In questo periodo di incertezza bisogna basarsi su dati certi, quindi mi riferisco alle informazioni convalidate. Bisogna fare chiarezza: i tamponi sono una sorta di cotton fioc che vengono utilizzati per raccogliere materiale presente nella gola e nel naso verificando se ci sono tracce del materiale genetico del virus. Quest’analisi viene svolta in laboratori che hanno un certo grado di specializzazione e si riferiscono ai criteri dell’istituto superiore di sanità. Svolgono un esame chiamato PCR che moltiplica le copie eventualmente presenti del virus che raggiungano una quantità tale da poter essere identificate. Diversi centri di ricerca hanno messo a punto test rapidi come quello usato a Vo’ (ex zona rossa in Veneto). Ce ne sono diversi tipi: alcuni possono dare l’esito in 3,4 ore, altri sostengono in un’ora e altri ancora più velocemente.

Sono affidabili?

Al momento è stata appurata l’attendibilità di uno di questi test, realizzato in Italia e prodotto dall’azienda DiaSorin, approvato dalla FDA (Food and Drug Administration), l’agenzia americana per gli alimenti e i medicinali. Per utilizzarlo non occorre più moltiplicare le copie del virus in un centro specializzato: un kit lo rende eseguibile in qualsiasi laboratorio di ospedale. Anche in questo caso, poi, ci sarà il problema della disponibilità: come i classici tamponi non saranno infiniti e l’azienda dovrà produrli a sufficienza… Siamo in una fase di transizione.

In che senso?

Il bicchiere mezzo vuoto è rappresentato dall’esistenza di tantissime esigenze, richieste e domande di ricerca pressanti provenienti da ogni dove ma il lato positivo è che tutto il mondo della ricerca ha cominciato una gara a chi fa meglio e a chi arriva prima. Rispetto alle epidemie che si sono verificate nei secoli scorsi abbiamo molte più possibilità di arrivare a risposte in tempi ragionevoli.

È utile dotarsi di saturimetri?

Questi strumenti, che permettono di avere una stima della quantità di ossigeno presente nel sangue, utilizzati sempre in rapporto stretto con il proprio medico, possono essere utili ma è importante che le famiglie dove non ci sono ammalati non corrano ad acquistarli altrimenti vengono a mancare a chi ne ha bisogno. Stanno scarseggiando come alcuni farmaci, per esempio l’idrossiclorochina che molti stanno assumendo a scopo preventivo senza fondamento, e si rischia che ne rimanga sprovvisto chi ne ha necessità: ci vogliono solidarietà e senso civico.
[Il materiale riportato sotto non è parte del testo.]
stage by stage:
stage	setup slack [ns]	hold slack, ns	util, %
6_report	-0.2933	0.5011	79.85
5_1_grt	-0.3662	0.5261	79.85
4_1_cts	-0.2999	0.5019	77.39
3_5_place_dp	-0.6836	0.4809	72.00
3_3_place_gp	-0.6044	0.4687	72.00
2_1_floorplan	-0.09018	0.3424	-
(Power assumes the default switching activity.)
--- src/rtl/ram_dump_tx.sv ---
// ram_dump_tx: snapshots the eight 4-bit RAM cells and sends them to a host
// as a 6-byte 8N1 UART packet (header, four data bytes, XOR checksum).
module ram_dump_tx #(
    parameter int unsigned CLKS_PER_BIT = 16,
    parameter logic [7:0]  HEADER       = 8'hA5
) (
    input  logic        Clock,
    input  logic        Reset_n,
    input  logic        Start,
    input  logic [31:0] Mem,
    output logic        Tx,
    output logic        Busy,
    output logic        Done
);

    localparam int unsigned BW = (CLKS_PER_BIT > 1) ? $clog2(CLKS_PER_BIT) : 1;
    localparam logic [BW-1:0] BAUD_MAX = BW'(CLKS_PER_BIT - 1);
    localparam logic [2:0] LAST_BYTE = 3'd5;

    typedef enum logic [1:0] {
        IDLE,
        START_BIT,
        DATA_BITS,
        STOP_BIT
    } state_e;

    state_e        state_q, state_d;
    logic [BW-1:0] baud_q, baud_d;
    logic [2:0]    bit_q, bit_d;
    logic [2:0]    byte_q, byte_d;
    logic [31:0]   snap_q, snap_d;
    logic          tx_q, tx_d;
    logic          busy_q, busy_d;
    logic          done_q, done_d;
    logic          tick;
    logic [7:0]    cur_byte;

    // Packet byte by index; the checksum is always derived from the snapshot.
    function automatic logic [7:0] pkt_byte(input logic [2:0] idx,
                                            input logic [31:0] s);
        logic [7:0] b;
        unique case (idx)
            3'd0:    b = HEADER;
            3'd1:    b = s[7:0];
            3'd2:    b = s[15:8];
            3'd3:    b = s[23:16];
            3'd4:    b = s[31:24];
            default: b = s[7:0] ^ s[15:8] ^ s[23:16] ^ s[31:24];
        endcase
        return b;
    endfunction

    assign tick = (baud_q == BAUD_MAX);

    // Next-state logic: FSM, baud/bit/byte counters, snapshot and outputs.
    always_comb begin
        state_d  = state_q;
        baud_d   = baud_q;
        bit_d    = bit_q;
        byte_d   = byte_q;
        snap_d   = snap_q;
        done_d   = 1'b0;
        tx_d     = 1'b1;
        busy_d   = 1'b0;
        cur_byte = 8'h00;

        if (state_q != IDLE) begin
            baud_d = tick ? '0 : baud_q + 1'b1;
        end

        unique case (state_q)
            IDLE: begin
                if (Start) begin
                    state_d = START_BIT;
                    snap_d  = Mem;
                    baud_d  = '0;
                    bit_d   = 3'd0;
                    byte_d  = 3'd0;
                end
            end
            START_BIT: begin
                if (tick) begin
                    state_d = DATA_BITS;
                    bit_d   = 3'd0;
                end
            end
            DATA_BITS: begin
                if (tick) begin
                    if (bit_q == 3'd7) begin
                        state_d = STOP_BIT;
                        bit_d   = 3'd0;
                    end else begin
                        bit_d = bit_q + 3'd1;
                    end
                end
            end
            STOP_BIT: begin
                if (tick) begin
                    if (byte_q < LAST_BYTE) begin
                        state_d = START_BIT;
                        byte_d  = byte_q + 3'd1;
                    end else begin
                        state_d = IDLE;
                        byte_d  = 3'd0;
                        done_d  = 1'b1;
                    end
                end
            end
            default: begin
                state_d = IDLE;
            end
        endcase

        cur_byte = pkt_byte(byte_d, snap_d);
        busy_d   = (state_d != IDLE);

        unique case (state_d)
            START_BIT: tx_d = 1'b0;
            DATA_BITS: tx_d = cur_byte[bit_d];
            default:   tx_d = 1'b1;
        endcase
    end

    // State and output registers; reset forces the line idle at once.
    always_ff @(posedge Clock or negedge Reset_n) begin
        if (!Reset_n) begin
            state_q <= IDLE;
            baud_q  <= '0;
            bit_q   <= 3'd0;
            byte_q  <= 3'd0;
            snap_q  <= 32'h0;
            tx_q    <= 1'b1;
            busy_q  <= 1'b0;
            done_q  <= 1'b0;
        end else begin
            state_q <= state_d;
            baud_q  <= baud_d;
            bit_q   <= bit_d;
            byte_q  <= byte_d;
            snap_q  <= snap_d;
            tx_q    <= tx_d;
            busy_q  <= busy_d;
            done_q  <= done_d;
        end
    end

    assign Tx   = tx_q;
    assign Busy = busy_q;
    assign Done = done_q;

endmodule
[src/rtl/muldiv_unit_if.sv]
// muldiv_unit_if -- request/response bundle for the iterative multiply/divide unit.
// The requester drives the operation and operands and takes results (master);
// the unit consumes requests and presents registered results (slave).
interface muldiv_unit_if #(
  parameter int WIDTH = 32
);
  logic             in_valid;
  logic             in_ready;
  logic [2:0]       op;
  logic [WIDTH-1:0] rs1;
  logic [WIDTH-1:0] rs2;
  logic             out_valid;
  logic             out_ready;
  logic [WIDTH-1:0] result;

  modport master (
    output in_valid, op, rs1, rs2, out_ready,
    input  in_ready, out_valid, result
  );

  modport slave (
    input  in_valid, op, rs1, rs2, out_ready,
    output in_ready, out_valid, result
  );
endinterface
File: src/rtl/pid_wb_pkg.sv
// Shared definitions for the PID Wishbone arbiter: FSM state encodings and
// the default watchdog limit.
package pid_wb_pkg;

    typedef enum logic [1:0] {
        ST_IDLE = 2'b01,
        ST_BUSY = 2'b10
    } state_t;

    localparam int TIMEOUT_DEFAULT = 255;

endpackage

File: src/rtl/pid_rr_pick.sv
// Combinational round-robin picker: returns the first set request found
// searching upward from i_ptr, wrapping at N-1, as a one-hot vector.
module pid_rr_pick #(
    parameter int N  = 4,
    parameter int PW = (N > 1) ? $clog2(N) : 1
) (
    input  logic [N-1:0]  i_req,
    input  logic [PW-1:0] i_ptr,
    output logic [N-1:0]  o_win,
    output logic          o_vld
);

    int idx;

    always_comb begin
        o_win = '0;
        o_vld = 1'b0;
        idx   = 0;
        for (int i = 0; i < N; i++) begin
            idx = int'(i_ptr) + i;
            if (idx >= N) begin
                idx = idx - N;
            end
            // Constant-index scan keeps the bit select free of a wide index.
            for (int j = 0; j < N; j++) begin
                if (!o_vld && (j == idx) && i_req[j]) begin
                    o_win[j] = 1'b1;
                    o_vld    = 1'b1;
                end
            end
        end
    end

endmodule
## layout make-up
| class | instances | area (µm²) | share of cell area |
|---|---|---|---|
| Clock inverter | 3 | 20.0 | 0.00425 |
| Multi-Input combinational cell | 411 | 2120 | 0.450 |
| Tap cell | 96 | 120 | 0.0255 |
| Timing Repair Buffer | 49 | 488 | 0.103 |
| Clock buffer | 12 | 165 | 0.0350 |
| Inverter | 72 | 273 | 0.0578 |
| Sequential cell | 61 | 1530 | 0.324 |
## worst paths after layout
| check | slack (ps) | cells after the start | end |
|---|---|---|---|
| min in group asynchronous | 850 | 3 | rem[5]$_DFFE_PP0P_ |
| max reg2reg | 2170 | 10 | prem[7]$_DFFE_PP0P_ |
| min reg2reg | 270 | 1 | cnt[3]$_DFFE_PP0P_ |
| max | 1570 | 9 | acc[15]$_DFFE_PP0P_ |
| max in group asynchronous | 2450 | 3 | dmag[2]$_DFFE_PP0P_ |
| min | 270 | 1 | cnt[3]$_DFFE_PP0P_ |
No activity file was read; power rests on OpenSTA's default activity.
### config.mk
export PLATFORM = sky130hd
export DESIGN_NAME = fdivsqrt_cycle_ctrl
export DESIGN_NICKNAME = d
export VERILOG_FILES = /design/src/rtl/fdivsqrt_cycle_ctrl.sv
export SDC_FILE = /design/constraint.sdc
export NUM_CORES = 1
export LEC_CHECK = 0
export ABC_CLOCK_PERIOD_IN_PS = 5900
export BUFFER_PORTS_ARGS = -buffer_cell sky130_fd_sc_hd__buf_2
export CAP_MARGIN = 20
export CORE_ASPECT_RATIO = 1.75
export CORE_MARGIN = 2
export CORE_UTILIZATION = 40
export CTS_CLUSTER_SIZE = 28
export DETAILED_ROUTE_END_ITERATION = 6
export PLACE_DENSITY = 0.63
export SKIP_LAST_GASP = 1
export SYNTH_ARGS = -nofsm -noshare
export SYNTH_HDL_FRONTEND = slang
export SYNTH_SLANG_ARGS = --single-unit
### constraint.sdc
create_clock -name clk -period 5.9 [get_ports clk]
set_clock_uncertainty 0.2 [all_clocks]
set_input_delay 0.885 -clock clk [delete_from_list [all_inputs] [get_ports clk]]
set_output_delay 0.885 -clock clk [all_outputs]
set_load 0.02 [all_outputs]
### src/rtl/parity_frame_rx.sv
// Receiver for start / DATA_W data bits (LSB first) / XOR parity / stop frames.
// Produces registered one-cycle strobes after the stop bit is sampled.
module parity_frame_rx #(
    parameter int DATA_W     = 8,
    parameter int PARITY_ODD = 0
) (
    input  logic             clk,
    input  logic             rst,
    parity_frame_rx_if.slave bus
);
    localparam int CNT_W = $clog2(DATA_W + 1);
    localparam logic [CNT_W-1:0] LAST_BIT = CNT_W'(DATA_W - 1);
    localparam logic ODD = (PARITY_ODD != 0);

    typedef enum logic [1:0] {
        IDLE,
        DATA,
        PARITY,
        STOP
    } state_t;

    state_t            state_reg, state_next;
    logic [CNT_W-1:0]  cnt_reg, cnt_next;
    logic [DATA_W-1:0] shift_reg, shift_next;
    logic              acc_reg, acc_next;
    logic              perr_reg, perr_next;
    logic [DATA_W-1:0] data_out_reg, data_out_next;
    logic              data_vld_reg, data_vld_next;
    logic              parity_err_reg, parity_err_next;
    logic              frame_err_reg, frame_err_next;

    always_ff @(posedge clk) begin
        if (rst) begin
            state_reg      <= IDLE;
            cnt_reg        <= '0;
            shift_reg      <= '0;
            acc_reg        <= 1'b0;
            perr_reg       <= 1'b0;
            data_out_reg   <= '0;
            data_vld_reg   <= 1'b0;
            parity_err_reg <= 1'b0;
            frame_err_reg  <= 1'b0;
        end else begin
            state_reg      <= state_next;
            cnt_reg        <= cnt_next;
            shift_reg      <= shift_next;
            acc_reg        <= acc_next;
            perr_reg       <= perr_next;
            data_out_reg   <= data_out_next;
            data_vld_reg   <= data_vld_next;
            parity_err_reg <= parity_err_next;
            frame_err_reg  <= frame_err_next;
        end
    end

    always_comb begin
        state_next      = state_reg;
        cnt_next        = cnt_reg;
        shift_next      = shift_reg;
        acc_next        = acc_reg;
        perr_next       = perr_reg;
        data_out_next   = data_out_reg;
        // Strobes always fall back to 0, even on cycles without a qualified bit.
        data_vld_next   = 1'b0;
        parity_err_next = 1'b0;
        frame_err_next  = 1'b0;

        if (bus.bit_vld) begin
            unique case (state_reg)
                IDLE: begin
                    if (!bus.bit_in) begin
                        state_next = DATA;
                        cnt_next   = '0;
                        shift_next = '0;
                        acc_next   = 1'b0;
                    end
                end
                DATA: begin
                    // Counter doubles as the bit position, so bit k lands in data bit k.
                    shift_next[cnt_reg] = bus.bit_in;
                    acc_next            = acc_reg ^ bus.bit_in;
                    cnt_next            = cnt_reg + CNT_W'(1);
                    if (cnt_reg == LAST_BIT) begin
                        state_next = PARITY;
                    end
                end
                PARITY: begin
                    perr_next  = acc_reg ^ bus.bit_in ^ ODD;
                    state_next = STOP;
                end
                STOP: begin
                    if (bus.bit_in) begin
                        data_out_next   = shift_reg;
                        data_vld_next   = 1'b1;
                        parity_err_next = perr_reg;
                    end else begin
                        frame_err_next  = 1'b1;
                    end
                    state_next = IDLE;
                end
                default: state_next = IDLE;
            endcase
        end
    end

    assign bus.data_out   = data_out_reg;
    assign bus.data_vld   = data_vld_reg;
    assign bus.parity_err = parity_err_reg;
    assign bus.frame_err  = frame_err_reg;
    assign bus.busy       = (state_reg != IDLE);
endmodule
[src/rtl/fp8_accumulator_if.sv]
// rtl/fp8_accumulator_if.sv - term/result stream bundle for the FP8 accumulator
// master drives terms and accepts results; slave is the accumulator.
interface fp8_accumulator_if;
    logic       in_valid;
    logic       in_ready;
    logic [7:0] in_data;
    logic       in_first;
    logic       in_last;
    logic       out_valid;
    logic       out_ready;
    logic [7:0] out_data;
    logic [7:0] acc;
    logic       busy;

    modport master (
        output in_valid,
        output in_data,
        output in_first,
        output in_last,
        output out_ready,
        input  in_ready,
        input  out_valid,
        input  out_data,
        input  acc,
        input  busy
    );

    modport slave (
        input  in_valid,
        input  in_data,
        input  in_first,
        input  in_last,
        input  out_ready,
        output in_ready,
        output out_valid,
        output out_data,
        output acc,
        output busy
    );
endinterface
<file path="src/rtl/tick_gen_pkg.sv">
// Shared types and helpers for the multi-channel tick generator.
package tick_gen_pkg;

    typedef enum logic {
        TICK_MODE_PERIODIC = 1'b0,
        TICK_MODE_ONESHOT  = 1'b1
    } tick_mode_e;

    // Channel-select width; a single channel still gets a 1-bit select.
    function automatic int ch_idx_w(input int channels);
        return (channels > 1) ? $clog2(channels) : 1;
    endfunction

endpackage

</file>
<file path="src/rtl/tick_gen_chan.sv">
// One tick channel: divisor, down-counter, mode and run flag with
// per-channel priority stop > config write > start > sync > count.
module tick_gen_chan
    import tick_gen_pkg::*;
#(
    parameter int               WIDTH     = 16,
    parameter logic [WIDTH-1:0] DEFAULT_N = '0
) (
    input  logic             clk,
    input  logic             rst,
    input  logic             i_en,
    input  logic             i_we,
    input  logic [WIDTH-1:0] i_cfg_div,
    input  logic             i_cfg_mode,
    input  logic             i_start,
    input  logic             i_stop,
    input  logic             i_sync,
    output logic             o_tick,
    output logic             o_running
);

    logic [WIDTH-1:0] r_div;
    logic [WIDTH-1:0] r_count;
    tick_mode_e       r_mode;
    logic             r_run;
    logic             r_tick;

    always_ff @(posedge clk or posedge rst) begin
        if (rst) begin
            r_div   <= DEFAULT_N;
            r_count <= DEFAULT_N;
            r_mode  <= TICK_MODE_PERIODIC;
            r_run   <= 1'b0;
            r_tick  <= 1'b0;
        end else begin
            // A write lands even when a stop wins the rest of the cycle.
            if (i_we) begin
                r_div  <= i_cfg_div;
                r_mode <= tick_mode_e'(i_cfg_mode);
            end

            if (i_stop) begin
                r_run  <= 1'b0;
                r_tick <= 1'b0;
                if (i_we) r_count <= i_cfg_div;
            end else if (i_we) begin
                r_count <= i_cfg_div;
                r_tick  <= 1'b0;
                if (i_start) r_run <= 1'b1;
            end else if (i_start) begin
                r_run   <= 1'b1;
                r_count <= r_div;
                r_tick  <= 1'b0;
            end else if (i_sync && r_run) begin
                r_count <= r_div;
                r_tick  <= 1'b0;
            end else if (r_run && i_en) begin
                if (r_count == '0) begin
                    r_tick  <= 1'b1;
                    r_count <= r_div;
                    if (r_mode == TICK_MODE_ONESHOT) r_run <= 1'b0;
                end else begin
                    r_tick  <= 1'b0;
                    r_count <= r_count - 1'b1;
                end
            end else begin
                r_tick <= 1'b0;
            end
        end
    end

    assign o_tick    = r_tick;
    assign o_running = r_run;

endmodule

</file>
<file path="src/rtl/tick_gen_multi.sv">
// Multi-channel programmable tick generator (CHANNELS x tick_gen_chan).
// Define TICK_GEN_SYNC_EN to add the sync port that realigns running channels.
module tick_gen_multi
    import tick_gen_pkg::*;
#(
    parameter int               CHANNELS  = 4,
    parameter int               WIDTH     = 16,
    parameter logic [WIDTH-1:0] DEFAULT_N = '0,
    localparam int              CW        = ch_idx_w(CHANNELS)
) (
    input  logic                clk,
    input  logic                rst,
    input  logic                en,
    input  logic                cfg_we,
    input  logic [CW-1:0]       cfg_ch,
    input  logic [WIDTH-1:0]    cfg_div,
    input  logic                cfg_mode,
    input  logic [CHANNELS-1:0] start,
    input  logic [CHANNELS-1:0] stop,
`ifdef TICK_GEN_SYNC_EN
    input  logic                sync,
`endif
    output logic [CHANNELS-1:0] tick,
    output logic [CHANNELS-1:0] running
);

    logic                w_sync;
    logic [CHANNELS-1:0] w_we;

`ifdef TICK_GEN_SYNC_EN
    assign w_sync = sync;
`else
    assign w_sync = 1'b0;
`endif

    // Out-of-range selects match no channel, so such writes are dropped.
    for (genvar g = 0; g < CHANNELS; g++) begin : g_chan
        assign w_we[g] = cfg_we && (cfg_ch == CW'(g));

        tick_gen_chan #(
            .WIDTH     (WIDTH),
            .DEFAULT_N (DEFAULT_N)
        ) u_chan (
            .clk        (clk),
            .rst        (rst),
            .i_en       (en),
            .i_we       (w_we[g]),
            .i_cfg_div  (cfg_div),
            .i_cfg_mode (cfg_mode),
            .i_start    (start[g]),
            .i_stop     (stop[g]),
            .i_sync     (w_sync),
            .o_tick     (tick[g]),
            .o_running  (running[g])
        );
    end

endmodule

</file>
Per concludere, considerando le difficoltà nello stabilire quando non si è più contagiosi, come si riuscirà a capire quando sarà finita l’epidemia?

Il discorso è ancora molto aperto. Il fatto che gli asintomatici siano tanto contagiosi è un assunto che si sta diffondendo ma per ora ha poche basi scientifiche. Sappiamo che molte persone hanno pochissimi sintomi, per questo raccomando di non sottovalutare quelli lievi, come un leggero mal di testa, qualche lineetta di febbre e un po’ di tosse. Se in famiglia qualcuno non manifesta sintomi è meglio che vada a fare la spesa al posto di chi li ha e che quest’ultimo sia molto riguardato anche nei confronti dei familiari. Probabilmente il dosaggio degli anticorpi potrà aiutarci a superare la pandemia ma trovo realistico che in qualche modo dovremo convivere con questo problema riportandolo a un livello di circolazione inferiore e più accettabile, con un rischio minore. Per eliminarlo completamente, però, ci vorrà tempo, un vaccino e comunque non poche settimane o pochi mesi.